I agree, Patricia. It’s important not to think of “applied audiences” or the “public” as a monolithic group. I’d love to get better at sharing my study findings back with the teens who participated.


I love this idea and think the COMPASS tool box is excellent. I think what is so great about their toolbox is it teaches scientists to simplify and focus on big ideas/ takeaway and the WHY the research is important to the intended audiences and how they can use it. That is a deeper skill set that researchers could really use to communicate in so many ways - to funders, to parents, to policy makers.

We do work with students at UCLA to help them learn how to communicate to the public through a graduate student led club called Psychology in Action. That might be a nice way to get younger people and students excited about the possibilities?

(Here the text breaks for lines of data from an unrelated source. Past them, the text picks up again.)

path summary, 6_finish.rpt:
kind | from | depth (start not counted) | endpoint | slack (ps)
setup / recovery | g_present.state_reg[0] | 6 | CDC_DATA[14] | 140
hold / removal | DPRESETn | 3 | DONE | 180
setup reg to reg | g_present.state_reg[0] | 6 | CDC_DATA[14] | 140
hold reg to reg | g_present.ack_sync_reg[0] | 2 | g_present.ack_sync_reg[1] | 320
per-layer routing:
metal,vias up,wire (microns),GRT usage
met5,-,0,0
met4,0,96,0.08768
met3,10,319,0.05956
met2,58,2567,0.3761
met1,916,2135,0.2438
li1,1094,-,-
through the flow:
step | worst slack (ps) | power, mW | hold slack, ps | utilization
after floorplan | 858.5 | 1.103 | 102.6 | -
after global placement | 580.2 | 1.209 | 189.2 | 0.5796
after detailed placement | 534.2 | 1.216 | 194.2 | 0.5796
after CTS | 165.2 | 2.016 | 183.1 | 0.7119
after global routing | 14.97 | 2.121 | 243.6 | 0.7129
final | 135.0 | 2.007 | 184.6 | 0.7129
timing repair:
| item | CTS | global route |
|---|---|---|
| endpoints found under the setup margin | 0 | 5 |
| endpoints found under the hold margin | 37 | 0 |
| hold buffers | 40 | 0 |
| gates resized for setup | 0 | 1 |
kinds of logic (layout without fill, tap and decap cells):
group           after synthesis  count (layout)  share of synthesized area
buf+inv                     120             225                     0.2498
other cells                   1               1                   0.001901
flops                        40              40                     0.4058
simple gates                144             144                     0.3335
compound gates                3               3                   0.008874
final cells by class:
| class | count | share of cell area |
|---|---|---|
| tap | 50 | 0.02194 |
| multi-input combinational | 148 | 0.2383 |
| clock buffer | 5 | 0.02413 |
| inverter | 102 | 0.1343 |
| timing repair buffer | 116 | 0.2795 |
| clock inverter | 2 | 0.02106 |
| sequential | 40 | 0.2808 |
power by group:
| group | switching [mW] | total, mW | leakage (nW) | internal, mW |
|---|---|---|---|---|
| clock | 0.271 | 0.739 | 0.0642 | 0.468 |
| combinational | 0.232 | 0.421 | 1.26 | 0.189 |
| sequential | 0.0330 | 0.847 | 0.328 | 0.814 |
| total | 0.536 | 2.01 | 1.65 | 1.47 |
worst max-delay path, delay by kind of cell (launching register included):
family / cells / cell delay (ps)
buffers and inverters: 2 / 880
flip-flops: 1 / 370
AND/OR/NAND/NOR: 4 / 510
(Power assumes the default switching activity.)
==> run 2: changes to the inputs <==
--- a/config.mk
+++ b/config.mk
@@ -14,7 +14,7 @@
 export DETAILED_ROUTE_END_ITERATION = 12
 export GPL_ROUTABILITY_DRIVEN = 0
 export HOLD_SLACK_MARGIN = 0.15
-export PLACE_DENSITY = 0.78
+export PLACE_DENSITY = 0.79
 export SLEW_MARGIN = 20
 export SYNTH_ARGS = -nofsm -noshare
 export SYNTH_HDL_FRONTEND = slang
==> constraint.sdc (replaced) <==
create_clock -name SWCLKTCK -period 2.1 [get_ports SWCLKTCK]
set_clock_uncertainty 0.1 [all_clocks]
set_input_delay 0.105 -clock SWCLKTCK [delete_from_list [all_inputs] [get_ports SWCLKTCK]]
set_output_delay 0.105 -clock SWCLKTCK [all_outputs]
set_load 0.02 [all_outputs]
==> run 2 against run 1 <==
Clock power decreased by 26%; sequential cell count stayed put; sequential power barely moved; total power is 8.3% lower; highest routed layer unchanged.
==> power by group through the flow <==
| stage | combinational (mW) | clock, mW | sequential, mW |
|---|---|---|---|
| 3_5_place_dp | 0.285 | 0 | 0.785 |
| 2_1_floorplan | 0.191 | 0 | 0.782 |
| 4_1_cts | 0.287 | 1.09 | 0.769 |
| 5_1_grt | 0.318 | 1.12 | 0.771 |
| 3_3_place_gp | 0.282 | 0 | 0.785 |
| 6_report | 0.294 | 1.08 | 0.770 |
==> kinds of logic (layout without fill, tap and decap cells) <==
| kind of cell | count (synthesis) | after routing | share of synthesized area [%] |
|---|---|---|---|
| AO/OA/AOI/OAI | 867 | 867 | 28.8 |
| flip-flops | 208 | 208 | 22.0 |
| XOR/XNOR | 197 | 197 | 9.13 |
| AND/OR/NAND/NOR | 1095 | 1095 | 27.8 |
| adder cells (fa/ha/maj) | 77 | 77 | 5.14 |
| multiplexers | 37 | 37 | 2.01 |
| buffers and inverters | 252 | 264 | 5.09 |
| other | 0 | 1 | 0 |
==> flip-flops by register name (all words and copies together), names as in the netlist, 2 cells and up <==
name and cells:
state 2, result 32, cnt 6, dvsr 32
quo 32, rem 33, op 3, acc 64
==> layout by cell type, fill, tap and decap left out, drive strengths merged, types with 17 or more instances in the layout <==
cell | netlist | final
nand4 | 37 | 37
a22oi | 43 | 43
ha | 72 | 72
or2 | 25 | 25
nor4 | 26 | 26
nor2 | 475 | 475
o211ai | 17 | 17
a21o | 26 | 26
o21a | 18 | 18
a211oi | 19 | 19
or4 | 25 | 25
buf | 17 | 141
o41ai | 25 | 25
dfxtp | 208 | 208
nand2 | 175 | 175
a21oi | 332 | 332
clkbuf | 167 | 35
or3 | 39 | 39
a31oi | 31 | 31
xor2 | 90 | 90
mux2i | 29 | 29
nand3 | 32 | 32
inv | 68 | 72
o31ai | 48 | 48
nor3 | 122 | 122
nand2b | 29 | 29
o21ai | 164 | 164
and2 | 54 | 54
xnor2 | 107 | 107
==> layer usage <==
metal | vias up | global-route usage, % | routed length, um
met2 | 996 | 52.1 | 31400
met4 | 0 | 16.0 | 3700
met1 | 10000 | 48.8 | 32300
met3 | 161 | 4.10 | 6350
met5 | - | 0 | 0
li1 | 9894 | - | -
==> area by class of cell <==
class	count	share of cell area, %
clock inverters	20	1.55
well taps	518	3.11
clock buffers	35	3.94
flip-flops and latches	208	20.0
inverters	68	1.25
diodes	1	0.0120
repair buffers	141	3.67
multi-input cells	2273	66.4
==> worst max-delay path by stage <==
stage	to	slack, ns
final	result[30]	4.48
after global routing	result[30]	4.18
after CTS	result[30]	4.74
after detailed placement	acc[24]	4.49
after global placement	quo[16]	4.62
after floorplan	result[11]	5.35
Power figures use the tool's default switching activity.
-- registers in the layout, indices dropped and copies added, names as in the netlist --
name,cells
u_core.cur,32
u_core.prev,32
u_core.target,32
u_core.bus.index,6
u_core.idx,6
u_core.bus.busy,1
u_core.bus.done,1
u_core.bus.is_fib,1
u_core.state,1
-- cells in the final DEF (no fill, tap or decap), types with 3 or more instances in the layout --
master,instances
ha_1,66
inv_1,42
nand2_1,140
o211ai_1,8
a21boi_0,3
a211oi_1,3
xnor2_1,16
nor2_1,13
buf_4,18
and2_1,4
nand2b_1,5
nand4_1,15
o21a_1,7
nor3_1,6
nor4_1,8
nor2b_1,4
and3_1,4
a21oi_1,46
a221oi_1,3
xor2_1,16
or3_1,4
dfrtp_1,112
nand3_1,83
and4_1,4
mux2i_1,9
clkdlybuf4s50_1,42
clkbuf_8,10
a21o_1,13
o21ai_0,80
**src/rtl/instr_fetch_unit_pkg.sv**
```systemverilog
// Shared definitions for the instruction fetch unit and its neighbours:
// the fetch state encoding, default widths and the opcodes used by benches.
package instr_fetch_unit_pkg;

    localparam int IFU_PC_W    = 8;
    localparam int IFU_INSTR_W = 32;

    typedef enum logic [2:0] {
        S_IDLE  = 3'd0,
        S_FETCH = 3'd1,
        S_WAIT  = 3'd2,
        S_ISSUE = 3'd3,
        S_HALT  = 3'd4
    } ifu_state_t;

    localparam logic [7:0] OP_NOP = 8'h00;
    localparam logic [7:0] OP_LD  = 8'h01;
    localparam logic [7:0] OP_OP2 = 8'h02;

endpackage

```
**src/rtl/instr_fetch_unit_sat_counter.sv**
```systemverilog
// Saturating up-counter with synchronous clear; sticks at all-ones.
module sat_counter #(
    parameter int CNT_W = 16
) (
    input  logic             clk,
    input  logic             rst_n,
    input  logic             clr,
    input  logic             inc,
    output logic [CNT_W-1:0] count
);

    logic [CNT_W-1:0] r_count;

    function automatic logic [CNT_W-1:0] sat_inc(input logic [CNT_W-1:0] v);
        if (&v) begin
            return v;
        end
        return v + {{(CNT_W-1){1'b0}}, 1'b1};
    endfunction

    // Count events; clear wins over increment.
    always_ff @(posedge clk) begin
        if (!rst_n) begin
            r_count <= '0;
        end else if (clr) begin
            r_count <= '0;
        end else if (inc) begin
            r_count <= sat_inc(r_count);
        end
    end

    assign count = r_count;

endmodule

```
**src/rtl/instr_fetch_unit.sv**
```systemverilog
// Instruction fetch unit: owns the PC, reads one word per instruction from
// a 1-cycle-latency memory, presents it to the decoder and advances by the
// decoder's step. A zero step is an illegal opcode and parks the unit in HALT.
module instr_fetch_unit
    import instr_fetch_unit_pkg::*;
#(
    parameter int PC_W    = IFU_PC_W,
    parameter int INSTR_W = IFU_INSTR_W,
    parameter int CNT_W   = 16
) (
    input  logic               clk,
    input  logic               rst_n,
    input  logic               start,
    input  logic [PC_W-1:0]    base_pc,
    input  logic               abort,
    input  logic               stall,
    output logic               imem_rd_en,
    output logic [PC_W-1:0]    imem_addr,
    input  logic [INSTR_W-1:0] imem_rdata,
    output logic [INSTR_W-1:0] instr,
    output logic               instr_valid,
    input  logic [PC_W-1:0]    dec_next_pc,
    output logic [PC_W-1:0]    pc,
    output logic               busy,
    output logic               halted,
    output logic               fault,
    output logic               wrapped,
    output logic [CNT_W-1:0]   retired
);

    ifu_state_t         r_state;
    ifu_state_t         w_state_next;
    logic [PC_W-1:0]    r_pc;
    logic [INSTR_W-1:0] r_instr;
    logic               r_fault;
    logic               r_wrapped;

    logic [PC_W:0]      w_pc_sum;
    logic               w_start_ok;
    logic               w_issue_go;
    logic               w_retire;
    logic               w_fault_hit;
    logic               w_capture;

    // Extra bit on the sum carries the wrap indication.
    assign w_pc_sum    = {1'b0, r_pc} + {1'b0, dec_next_pc};

    // abort always masks start, including in IDLE.
    assign w_start_ok  = start && !abort && ((r_state == S_IDLE) || (r_state == S_HALT));
    assign w_issue_go  = (r_state == S_ISSUE) && !abort && !stall;
    assign w_retire    = w_issue_go && (dec_next_pc != '0);
    assign w_fault_hit = w_issue_go && (dec_next_pc == '0);
    assign w_capture   = (r_state == S_WAIT) && !abort;

    // Next-state selection; abort overrides everything else.
    always_comb begin
        w_state_next = r_state;
        if (abort) begin
            w_state_next = S_IDLE;
        end else begin
            case (r_state)
                S_IDLE, S_HALT: begin
                    if (start) begin
                        w_state_next = S_FETCH;
                    end
                end
                S_FETCH: w_state_next = S_WAIT;
                S_WAIT:  w_state_next = S_ISSUE;
                S_ISSUE: begin
                    if (!stall) begin
                        w_state_next = (dec_next_pc == '0) ? S_HALT : S_FETCH;
                    end
                end
                default: w_state_next = S_IDLE;
            endcase
        end
    end

    // State, PC, captured instruction and sticky flags.
    always_ff @(posedge clk) begin
        if (!rst_n) begin
            r_state   <= S_IDLE;
            r_pc      <= '0;
            r_instr   <= '0;
            r_fault   <= 1'b0;
            r_wrapped <= 1'b0;
        end else begin
            r_state <= w_state_next;
            if (w_start_ok) begin
                r_pc      <= base_pc;
                r_fault   <= 1'b0;
                r_wrapped <= 1'b0;
            end
            if (w_retire) begin
                r_pc <= w_pc_sum[PC_W-1:0];
                if (w_pc_sum[PC_W]) begin
                    r_wrapped <= 1'b1;
                end
            end
            if (w_fault_hit) begin
                r_fault <= 1'b1;
            end
            if (w_capture) begin
                r_instr <= imem_rdata;
            end
        end
    end

    sat_counter #(
        .CNT_W (CNT_W)
    ) u_retired (
        .clk   (clk),
        .rst_n (rst_n),
        .clr   (w_start_ok),
        .inc   (w_retire),
        .count (retired)
    );

    assign imem_rd_en  = (r_state == S_FETCH);
    assign imem_addr   = r_pc;
    assign instr       = r_instr;
    assign instr_valid = (r_state == S_ISSUE);
    assign pc          = r_pc;
    assign busy        = (r_state == S_FETCH) || (r_state == S_WAIT) || (r_state == S_ISSUE);
    assign halted      = (r_state == S_HALT);
    assign fault       = r_fault;
    assign wrapped     = r_wrapped;

endmodule

```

I also started an organization called The Center for Scholars & Storytellers, and our mission is to share research on child development specifically with content creators (in terms of different audiences) .

Parents are clearly an important group to communicate with as well.


This is an excellent idea! One concern may be that folks in positions at universities may not be able to obtain funding to attend if there are not opportunities to present their own scholarship. Would there be a way to incorporate sharing of ideas into this type of meeting to help folks with funding?


I found that the coaching for giving TED-like talks was very helpful for learning how to not talk like a professor when needed. It would be interesting for such coaching to be made available to SRCD members. It was arduous – kind of like getting a really critical review of a manuscript – but so useful for learning!


I’ve been using 3-minute research videos to convey the gist of several research findings. Being able to SHOW the process studied to other researchers (and the general public) seems to provide greater understanding and memorability than written descriptions are usually able to do. I’m told they are often used in classes.
My most recent 3-minute video, “Learning by Helping,” shows the helpfulness of Mexican-heritage children whose families don’t have much schooling. Our video won #3 in NSF’s Public Choice voting (out of 214 videos), behind a beautiful Monarch video from the National Park Service and a beautiful owl video from the Smithsonian! It was also the second-most discussed video, and has over 25,000 views so far.